◆ **BRIEF**:
In the records below, the line with "- Count of state" opens the range and the line with "- Total track usage: 30.4% (was 25.4%)" closes it; print that range exactly and nothing else.

◆ **PROVIDED INFORMATION**:
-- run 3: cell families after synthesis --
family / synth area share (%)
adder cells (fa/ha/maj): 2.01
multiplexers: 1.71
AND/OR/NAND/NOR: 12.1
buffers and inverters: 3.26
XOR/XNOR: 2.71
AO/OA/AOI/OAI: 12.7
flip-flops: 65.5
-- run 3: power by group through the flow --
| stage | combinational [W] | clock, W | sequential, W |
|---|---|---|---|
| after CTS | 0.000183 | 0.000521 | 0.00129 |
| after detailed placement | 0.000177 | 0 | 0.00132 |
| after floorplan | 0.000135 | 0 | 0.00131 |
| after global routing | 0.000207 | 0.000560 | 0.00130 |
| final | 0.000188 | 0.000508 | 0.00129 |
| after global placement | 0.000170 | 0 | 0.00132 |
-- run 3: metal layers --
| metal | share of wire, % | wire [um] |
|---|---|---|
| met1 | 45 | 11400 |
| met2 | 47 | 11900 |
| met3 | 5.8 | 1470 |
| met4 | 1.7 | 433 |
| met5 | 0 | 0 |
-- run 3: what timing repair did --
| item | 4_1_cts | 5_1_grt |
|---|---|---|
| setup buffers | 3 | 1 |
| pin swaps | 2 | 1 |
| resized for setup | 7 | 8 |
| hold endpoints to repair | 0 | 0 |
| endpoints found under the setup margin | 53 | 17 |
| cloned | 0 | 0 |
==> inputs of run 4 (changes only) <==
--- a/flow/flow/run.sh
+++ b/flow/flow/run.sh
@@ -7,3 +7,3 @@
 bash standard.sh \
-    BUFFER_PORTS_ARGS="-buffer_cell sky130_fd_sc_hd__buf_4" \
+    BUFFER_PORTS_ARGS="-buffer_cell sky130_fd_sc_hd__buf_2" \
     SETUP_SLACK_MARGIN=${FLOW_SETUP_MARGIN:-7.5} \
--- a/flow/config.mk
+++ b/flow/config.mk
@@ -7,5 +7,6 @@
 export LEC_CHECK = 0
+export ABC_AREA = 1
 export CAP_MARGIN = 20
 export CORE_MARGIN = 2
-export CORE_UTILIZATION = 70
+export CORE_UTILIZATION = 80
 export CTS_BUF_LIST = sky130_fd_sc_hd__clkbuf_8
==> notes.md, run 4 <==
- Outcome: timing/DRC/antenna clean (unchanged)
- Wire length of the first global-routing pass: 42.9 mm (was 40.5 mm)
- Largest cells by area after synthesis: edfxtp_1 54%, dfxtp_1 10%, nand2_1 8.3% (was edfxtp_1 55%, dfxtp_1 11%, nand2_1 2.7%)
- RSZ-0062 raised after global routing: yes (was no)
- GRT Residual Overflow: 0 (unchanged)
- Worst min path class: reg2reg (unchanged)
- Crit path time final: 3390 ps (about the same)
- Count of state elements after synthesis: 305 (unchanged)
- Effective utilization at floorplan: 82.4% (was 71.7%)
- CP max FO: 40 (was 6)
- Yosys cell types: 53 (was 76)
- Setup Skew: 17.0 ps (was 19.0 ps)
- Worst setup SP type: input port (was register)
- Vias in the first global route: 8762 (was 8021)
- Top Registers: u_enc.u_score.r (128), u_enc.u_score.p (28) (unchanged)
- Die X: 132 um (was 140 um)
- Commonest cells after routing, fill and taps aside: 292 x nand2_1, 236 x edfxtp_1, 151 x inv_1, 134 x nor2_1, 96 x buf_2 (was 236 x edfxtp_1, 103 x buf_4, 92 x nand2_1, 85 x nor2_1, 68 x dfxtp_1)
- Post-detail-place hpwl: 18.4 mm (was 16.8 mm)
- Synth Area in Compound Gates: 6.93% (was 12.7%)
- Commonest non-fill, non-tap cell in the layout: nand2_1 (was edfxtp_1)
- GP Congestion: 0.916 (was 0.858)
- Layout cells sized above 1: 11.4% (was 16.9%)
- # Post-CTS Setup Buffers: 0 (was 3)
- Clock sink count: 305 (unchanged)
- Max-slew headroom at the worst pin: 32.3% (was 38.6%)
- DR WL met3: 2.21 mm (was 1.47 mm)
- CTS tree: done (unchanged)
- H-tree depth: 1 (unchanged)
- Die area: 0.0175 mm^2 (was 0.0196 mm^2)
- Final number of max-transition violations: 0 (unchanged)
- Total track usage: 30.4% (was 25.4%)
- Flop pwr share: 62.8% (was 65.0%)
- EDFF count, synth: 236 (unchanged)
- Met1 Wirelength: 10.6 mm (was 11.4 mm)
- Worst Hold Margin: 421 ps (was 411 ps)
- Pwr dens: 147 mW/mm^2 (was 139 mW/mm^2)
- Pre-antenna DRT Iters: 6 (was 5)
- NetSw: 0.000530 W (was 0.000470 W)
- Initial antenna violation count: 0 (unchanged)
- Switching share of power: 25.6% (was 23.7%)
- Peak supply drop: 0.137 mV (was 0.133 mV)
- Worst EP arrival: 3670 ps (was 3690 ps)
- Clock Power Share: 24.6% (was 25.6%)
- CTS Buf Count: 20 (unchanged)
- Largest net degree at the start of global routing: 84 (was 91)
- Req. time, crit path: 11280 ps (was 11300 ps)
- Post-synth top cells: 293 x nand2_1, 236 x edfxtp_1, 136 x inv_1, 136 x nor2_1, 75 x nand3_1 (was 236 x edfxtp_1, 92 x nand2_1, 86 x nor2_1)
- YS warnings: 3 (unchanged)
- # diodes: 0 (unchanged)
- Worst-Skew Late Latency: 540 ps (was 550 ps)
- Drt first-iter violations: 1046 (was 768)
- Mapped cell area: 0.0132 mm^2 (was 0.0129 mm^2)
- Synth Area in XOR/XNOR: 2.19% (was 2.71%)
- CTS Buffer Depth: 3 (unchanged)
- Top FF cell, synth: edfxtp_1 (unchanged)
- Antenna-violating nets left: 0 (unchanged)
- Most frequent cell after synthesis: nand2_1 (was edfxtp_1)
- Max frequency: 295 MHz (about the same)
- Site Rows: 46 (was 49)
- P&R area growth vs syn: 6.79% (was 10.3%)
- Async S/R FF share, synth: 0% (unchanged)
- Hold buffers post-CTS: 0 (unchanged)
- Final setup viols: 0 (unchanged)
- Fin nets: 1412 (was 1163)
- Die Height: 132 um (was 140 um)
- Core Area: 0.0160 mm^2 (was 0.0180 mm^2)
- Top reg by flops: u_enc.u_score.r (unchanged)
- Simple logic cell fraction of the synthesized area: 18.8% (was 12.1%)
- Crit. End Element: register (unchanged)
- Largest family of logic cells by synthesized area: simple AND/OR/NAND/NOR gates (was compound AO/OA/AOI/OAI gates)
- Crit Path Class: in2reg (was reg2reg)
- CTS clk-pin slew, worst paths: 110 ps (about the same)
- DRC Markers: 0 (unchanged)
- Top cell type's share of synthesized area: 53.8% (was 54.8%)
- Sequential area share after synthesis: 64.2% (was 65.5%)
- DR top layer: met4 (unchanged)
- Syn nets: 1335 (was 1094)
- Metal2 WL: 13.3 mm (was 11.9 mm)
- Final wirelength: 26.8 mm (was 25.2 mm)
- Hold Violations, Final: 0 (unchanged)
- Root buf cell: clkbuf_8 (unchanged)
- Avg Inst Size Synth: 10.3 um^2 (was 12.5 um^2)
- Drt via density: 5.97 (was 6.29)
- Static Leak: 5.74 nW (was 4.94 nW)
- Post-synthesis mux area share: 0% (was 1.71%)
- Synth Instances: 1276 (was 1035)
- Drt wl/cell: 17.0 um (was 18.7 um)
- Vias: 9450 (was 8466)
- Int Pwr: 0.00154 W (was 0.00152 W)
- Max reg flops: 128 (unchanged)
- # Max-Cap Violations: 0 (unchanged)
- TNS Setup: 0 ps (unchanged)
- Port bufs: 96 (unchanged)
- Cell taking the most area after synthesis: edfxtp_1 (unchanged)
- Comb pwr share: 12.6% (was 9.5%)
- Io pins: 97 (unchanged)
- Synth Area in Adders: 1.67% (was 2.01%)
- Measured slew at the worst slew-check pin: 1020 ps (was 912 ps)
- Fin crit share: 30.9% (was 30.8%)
Source: an optimization exercise on an open RTL-to-GDS flow (aim: a short achievable clock period and few clock cycles). Production flows keep margins and buffers that such runs may drop.
No functional check of the RTL was part of any run shown here.
Power is estimated from default activity; no workload was simulated.

==> design/flow/design.v <==
module wblsm_core (
    input  wire        clk,
    input  wire        rst,
    input  wire [31:0] prog_len,
    output wire [31:0] prog_addr,
    input  wire [31:0] prog_data,
    output wire [1:0]  status,
    output wire [2:0]  cause,
    output wire [31:0] result,
    output wire [4:0]  depth
);
    localparam ST_RUN   = 2'd0;
    localparam ST_END   = 2'd1;
    localparam ST_PANIC = 2'd2;
    localparam ST_FAULT = 2'd3;
    localparam C_NONE      = 3'd0;
    localparam C_DIV_ZERO  = 3'd1;
    localparam C_MEM_RANGE = 3'd2;
    localparam C_STACK_OVF = 3'd3;
    localparam C_FRAME_OVF = 3'd4;
    localparam O_LOAD  = 0;
    localparam O_WRITE = 1;
    localparam O_LC0   = 2;
    localparam O_LC1   = 3;
    localparam O_DUP   = 4;
    localparam O_POP   = 5;
    localparam O_JUMP  = 6;
    localparam O_CALL  = 7;
    localparam O_RET   = 8;
    localparam O_PANIC = 9;
    localparam O_ADD   = 10;
    localparam O_SUB   = 11;
    localparam O_MUL   = 12;
    localparam O_DIV   = 13;
    localparam O_MOD   = 14;
    reg [31:0] pa;               
    reg [31:0] da;               
    reg        dv;               
    reg [31:0] plen_q;
    reg [31:0] ea;               
    reg        ev;               
    reg        eend;             
    reg [14:0] eop;              
    reg        epre;             
    reg [1:0]  status_q;
    reg [2:0]  cause_q;
    reg [31:0] res_q;
    reg [4:0]  dep_q;
    reg [4:0]  sp;               
    reg [31:0] T;                
    reg [31:0] N;                
    reg [447:0] sh;              
    reg [3:0]  fp;               
    reg [4:0]  fb_top;           
    reg [31:0] fr_top;
    reg [34:0] fa_b;             
    reg [223:0] fa_r;            
    reg [511:0] mem;             
    reg        pend;             
    reg [31:0] m_r0, m_r1, m_r2, m_r3;
    reg        dbusy;
    reg [4:0]  dcnt;
    reg [31:0] dq;               
    reg [31:0] dr;               
    reg [31:0] db1;
    reg [33:0] db3;
    reg        dmod;
    assign prog_addr = pa;
    assign status    = status_q;
    assign cause     = cause_q;
    assign result    = res_q;
    assign depth     = dep_q;
    wire        d_isop = (prog_data[31:5] == 27'd0) && (prog_data[4:0] <= 5'd14);
    wire [14:0] d_op   = d_isop ? (15'd1 << prog_data[4:0]) : 15'd0;
    wire        d_end  = (da >= plen_q);
    wire run  = (status_q == ST_RUN);
    wire has1 = (sp != 5'd0);
    wire has2 = (sp >= 5'd2);
    wire full = (sp == 5'd16);
    wire [31:0] rd3  = sh[31:0];
    wire [31:0] rd4  = sh[63:32];
    wire        dup_ok  = (T[31:4] == 28'd0) && (T[3:0] != 4'd15);
    wire [3:0]  dup_i   = T[3:0] - 4'd1;
    wire [31:0] dup_val = !dup_ok ? 32'd0 : (T[3:0] == 4'd0) ? N : sh[32*dup_i +: 32];
    wire        load_bad  = (T > 32'd60);
    wire        write_bad = (N > 32'd60);
    wire [543:0] mem_x    = {32'd0, mem};
    wire [31:0] ld_w0     = mem_x[32*T[5:2] +: 32];
    wire [31:0] ld_w1     = mem_x[32*T[5:2] + 32 +: 32];
    wire [63:0] ld_pair   = {ld_w1, ld_w0} >> {T[1:0], 3'b000};
    wire [31:0] load_val  = ld_pair[31:0];
    wire [63:0] st_pair   = {32'd0, T} << {N[1:0], 3'b000};
    wire [7:0]  st_mask   = 8'b0000_1111 << N[1:0];
    wire [31:0] add_val = N + T;
    wire [31:0] sub_val = N - T;
    wire        has_frm  = (fp != 4'd0);
    wire        ffull    = (fp == 4'd8);
    wire        trunc    = (sp > fb_top);
    wire        trunc2   = (sp > fb_top + 5'd1);     
    wire [4:0]  fb_next  = fa_b[4:0];            
    wire [31:0] fr_next  = fa_r[31:0];
    wire [31:0] ea1 = ea + 32'd1;
    function [4:0] lz2f;
        input [31:0] a;
        integer j;
        begin
            lz2f = 5'd16;
            for (j = 0; j < 16; j = j + 1)
                if (a[2*j +: 2] != 2'b00) lz2f = 5'd15 - j[4:0];
        end
    endfunction
    wire [4:0]  d_lz  = lz2f(N);
    wire [31:0] d_nsh = N << {d_lz, 1'b0};
    function [63:0] csa;         
        input [31:0] x, y, z;
        begin
            csa = {((x & y) | (x & z) | (y & z)) << 1, x ^ y ^ z};
        end
    endfunction
    reg [31:0] a0 [0:31];
    reg [31:0] a1 [0:21];
    reg [31:0] a2 [0:14];
    reg [31:0] a3 [0:9];
    reg [31:0] a4 [0:6];
    reg [31:0] a5 [0:4];
    reg [31:0] m_s0, m_s1, m_s2, m_s3;
    integer i;
    always @* begin
        for (i = 0; i < 32; i = i + 1)
            a0[i] = T[i] ? (N << i) : 32'd0;
        for (i = 0; i < 10; i = i + 1)
            {a1[2*i+1], a1[2*i]} = csa(a0[3*i], a0[3*i+1], a0[3*i+2]);
        a1[20] = a0[30]; a1[21] = a0[31];
        for (i = 0; i < 7; i = i + 1)
            {a2[2*i+1], a2[2*i]} = csa(a1[3*i], a1[3*i+1], a1[3*i+2]);
        a2[14] = a1[21];
        for (i = 0; i < 5; i = i + 1)
            {a3[2*i+1], a3[2*i]} = csa(a2[3*i], a2[3*i+1], a2[3*i+2]);
        for (i = 0; i < 3; i = i + 1)
            {a4[2*i+1], a4[2*i]} = csa(a3[3*i], a3[3*i+1], a3[3*i+2]);
        a4[6] = a3[9];
        for (i = 0; i < 2; i = i + 1)
            {a5[2*i+1], a5[2*i]} = csa(a4[3*i], a4[3*i+1], a4[3*i+2]);
        a5[4] = a4[6];
        {m_s1, m_s0} = csa(a5[0], a5[1], a5[2]);
        m_s2 = a5[3]; m_s3 = a5[4];
    end
    wire [31:0] mul_val = m_r0 + m_r1 + m_r2 + m_r3;
    wire [33:0] d_x  = {dr, dq[31:30]};
    wire [34:0] d_m1 = {1'b0, d_x} - {3'b0, db1};
    wire [34:0] d_m2 = {1'b0, d_x} - {2'b0, db1, 1'b0};
    wire [34:0] d_m3 = {1'b0, d_x} - {1'b0, db3};
    reg  [31:0] d_nr;
    reg  [1:0]  d_qd;
    always @* begin
        if (!d_m3[34])      begin d_nr = d_m3[31:0]; d_qd = 2'd3; end
        else if (!d_m2[34]) begin d_nr = d_m2[31:0]; d_qd = 2'd2; end
        else if (!d_m1[34]) begin d_nr = d_m1[31:0]; d_qd = 2'd1; end
        else                begin d_nr = d_x[31:0];  d_qd = 2'd0; end
    end
    reg        stall, redir;
    reg [31:0] tgt;
    reg [4:0]  sp_n;
    reg [31:0] T_n, N_n;
    reg        sh_dn, sh_up1, sh_up2;    
    reg        mem_w;
    reg        call_w, ret_w;
    reg        pend_n;
    reg [1:0]  st_n;
    reg [2:0]  ca_n;
    reg        div_start, div_step, div_done;
    wire is_push = eop[O_LC0] | eop[O_LC1];
    wire [31:0] push_c = {31'd0, eop[O_LC1]};
    always @* begin
        stall = 1'b0; redir = 1'b0; tgt = T;
        sp_n = sp; T_n = T; N_n = N;
        sh_dn = 1'b0; sh_up1 = 1'b0; sh_up2 = 1'b0; mem_w = 1'b0; call_w = 1'b0; ret_w = 1'b0;
        pend_n = 1'b0;
        st_n = ST_RUN; ca_n = C_NONE;
        div_start = 1'b0; div_step = 1'b0; div_done = 1'b0;
        if (pend) begin
            if (is_push && !full) begin
                sh_dn = 1'b1;
                N_n = mul_val;
                T_n = push_c;
                sp_n = sp + 5'd1;
            end else begin
                T_n = mul_val;
                stall = ev;
            end
        end else if (dbusy) begin
            if (dcnt == 5'd16) begin
                div_done = 1'b1;
                T_n = dmod ? dr : dq;
                N_n = rd3; sh_up1 = 1'b1;
                sp_n = sp - 5'd1;
            end else begin
                div_step = 1'b1;
                stall = 1'b1;
            end
        end else begin
            if (eend) st_n = ST_END;
            if (eop[O_LOAD] && has1) begin
                if (load_bad) begin st_n = ST_FAULT; ca_n = C_MEM_RANGE; end
                else T_n = load_val;
            end
            if (eop[O_WRITE] && has2) begin
                if (write_bad) begin st_n = ST_FAULT; ca_n = C_MEM_RANGE; end
                else begin
                    mem_w = 1'b1;
                    T_n = rd3; N_n = rd4; sp_n = sp - 5'd2; sh_up2 = 1'b1;
                end
            end
            if (is_push) begin
                if (full) begin st_n = ST_FAULT; ca_n = C_STACK_OVF; end
                else begin
                    sh_dn = 1'b1;
                    N_n = T; T_n = push_c; sp_n = sp + 5'd1;
                end
            end
            if (eop[O_DUP] && has1) T_n = dup_val;
            if (epre) begin redir = 1'b1; tgt = ea1; end
            if ((eop[O_POP] || eop[O_JUMP]) && has1) begin
                T_n = N; N_n = rd3; sp_n = sp - 5'd1; sh_up1 = 1'b1;
                if (eop[O_JUMP] && T != ea) begin redir = !epre; tgt = T; end
            end
            if (eop[O_CALL] && has1) begin
                if (ffull) begin st_n = ST_FAULT; ca_n = C_FRAME_OVF; end
                else begin
                    T_n = N; N_n = rd3; sp_n = sp - 5'd1; sh_up1 = 1'b1;
                    call_w = 1'b1;
                    if (T != ea) begin redir = !epre; tgt = T; end
                end
            end
            if (eop[O_RET] && has_frm) begin
                if (trunc) begin
                    T_n = N; N_n = rd3; sp_n = sp - 5'd1; sh_up1 = 1'b1;
                end
                if (trunc2) begin
                    stall = 1'b1; redir = 1'b0;
                end else begin
                    ret_w = 1'b1;
                    if (fr_top != ea) begin redir = !epre; tgt = fr_top; end
                end
            end
            if (eop[O_PANIC]) st_n = ST_PANIC;
            if (eop[O_ADD] && has2) begin T_n = add_val; N_n = rd3; sp_n = sp - 5'd1; sh_up1 = 1'b1; end
            if (eop[O_SUB] && has2) begin T_n = sub_val; N_n = rd3; sp_n = sp - 5'd1; sh_up1 = 1'b1; end
            if (eop[O_MUL] && has2) begin pend_n = 1'b1; N_n = rd3; sp_n = sp - 5'd1; sh_up1 = 1'b1; end
            if ((eop[O_DIV] || eop[O_MOD]) && has2) begin
                if (T == 32'd0) begin st_n = ST_FAULT; ca_n = C_DIV_ZERO; end
                else begin div_start = 1'b1; stall = 1'b1; end
            end
        end
    end
    wire [3:0]  fp_n   = call_w ? fp + 4'd1 : ret_w ? fp - 4'd1 : fp;
    wire        d_xfer = dv && !d_end &&
                         (((d_op[O_JUMP] || d_op[O_CALL]) && sp_n != 5'd0) ||
                          (d_op[O_RET] && fp_n != 4'd0));
    wire [31:0] fr_top_n = call_w ? ea1 : ret_w ? fr_next : fr_top;
    wire [31:0] d_tgt  = d_op[O_RET] ? fr_top_n : T_n;
    wire end_now = (st_n == ST_RUN) && !stall && !redir && !pend_n &&
                   dv && d_end;
    wire [1:0] status_n = end_now ? ST_END : st_n;
    integer k;
    always @(posedge clk) begin
        plen_q <= prog_len;
        m_r0 <= m_s0; m_r1 <= m_s1; m_r2 <= m_s2; m_r3 <= m_s3;
        if (rst) begin
            pa       <= 32'd0;
            da       <= 32'd0;
            dv       <= 1'b0;
            ev       <= 1'b0;
            eend     <= 1'b0;
            eop      <= 15'd0;
            epre     <= 1'b0;
            ea       <= 32'd0;
            status_q <= ST_RUN;
            cause_q  <= C_NONE;
            sp       <= 5'd0;
            T        <= 32'd0;
            N        <= 32'd0;
            fp       <= 4'd0;
            mem      <= 512'd0;
            sh       <= 448'd0;
            pend     <= 1'b0;
            dbusy    <= 1'b0;
            dcnt     <= 5'd0;
        end else if (run) begin
            status_q <= status_n;
            cause_q  <= ca_n;
            res_q    <= T_n;
            dep_q    <= sp_n;
            sp   <= sp_n;
            T    <= T_n;
            N    <= N_n;
            pend <= pend_n;
            if (sh_dn)       sh <= {sh[415:0], N};
            else if (sh_up1) sh <= {32'd0, sh[447:32]};
            else if (sh_up2) sh <= {64'd0, sh[447:64]};
            if (call_w) begin
                fp     <= fp + 4'd1;
                fb_top <= sp - 5'd1;
                fr_top <= ea1;
                fa_b <= {fa_b[29:0], fb_top};
                fa_r <= {fa_r[191:0], fr_top};
            end
            if (ret_w) begin
                fp     <= fp - 4'd1;
                fb_top <= fb_next;
                fr_top <= fr_next;
                fa_b   <= {5'd0, fa_b[34:5]};
                fa_r   <= {32'd0, fa_r[223:32]};
            end
            if (mem_w)
                for (k = 0; k < 64; k = k + 1) begin
                    if (k[5:2] == N[5:2] && st_mask[k[1:0]])
                        mem[8*k +: 8] <= st_pair[8*k[1:0] +: 8];
                    if (k[5:2] == N[5:2] + 4'd1 && k[5:2] != 4'd0 && st_mask[4 + k[1:0]])
                        mem[8*k +: 8] <= st_pair[32 + 8*k[1:0] +: 8];
                end
            if (div_start) begin
                dbusy <= 1'b1;
                dcnt  <= d_lz;
                dq    <= d_nsh;
                dr    <= 32'd0;
                db1   <= T;
                db3   <= {2'b0, T} + {1'b0, T, 1'b0};
                dmod  <= eop[O_MOD];
            end else if (div_step) begin
                dr   <= d_nr;
                dq   <= {dq[29:0], d_qd};
                dcnt <= dcnt + 5'd1;
            end else if (div_done) begin
                dbusy <= 1'b0;
            end
            da <= pa;
            if (redir) begin
                pa <= tgt;
                dv <= 1'b0;
                ev <= 1'b0;
                eop <= 15'd0;
                eend <= 1'b0;
                epre <= 1'b0;
            end else if (stall) begin
                pa <= ea1;
                dv <= 1'b0;
                epre <= 1'b0;
            end else begin
                pa   <= d_xfer ? d_tgt : pa + 32'd1;
                dv   <= !d_xfer;
                epre <= d_xfer;
                ev   <= dv;
                eend <= dv & d_end;
                eop  <= (dv & ~d_end) ? d_op : 15'd0;
                ea   <= da;
            end
        end
    end
endmodule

◆ **WRITTEN RESPONSE**:
- Count of state elements after synthesis: 305 (unchanged)
- Effective utilization at floorplan: 82.4% (was 71.7%)
- CP max FO: 40 (was 6)
- Yosys cell types: 53 (was 76)
- Setup Skew: 17.0 ps (was 19.0 ps)
- Worst setup SP type: input port (was register)
- Vias in the first global route: 8762 (was 8021)
- Top Registers: u_enc.u_score.r (128), u_enc.u_score.p (28) (unchanged)
- Die X: 132 um (was 140 um)
- Commonest cells after routing, fill and taps aside: 292 x nand2_1, 236 x edfxtp_1, 151 x inv_1, 134 x nor2_1, 96 x buf_2 (was 236 x edfxtp_1, 103 x buf_4, 92 x nand2_1, 85 x nor2_1, 68 x dfxtp_1)
- Post-detail-place hpwl: 18.4 mm (was 16.8 mm)
- Synth Area in Compound Gates: 6.93% (was 12.7%)
- Commonest non-fill, non-tap cell in the layout: nand2_1 (was edfxtp_1)
- GP Congestion: 0.916 (was 0.858)
- Layout cells sized above 1: 11.4% (was 16.9%)
- # Post-CTS Setup Buffers: 0 (was 3)
- Clock sink count: 305 (unchanged)
- Max-slew headroom at the worst pin: 32.3% (was 38.6%)
- DR WL met3: 2.21 mm (was 1.47 mm)
- CTS tree: done (unchanged)
- H-tree depth: 1 (unchanged)
- Die area: 0.0175 mm^2 (was 0.0196 mm^2)
- Final number of max-transition violations: 0 (unchanged)
- Total track usage: 30.4% (was 25.4%)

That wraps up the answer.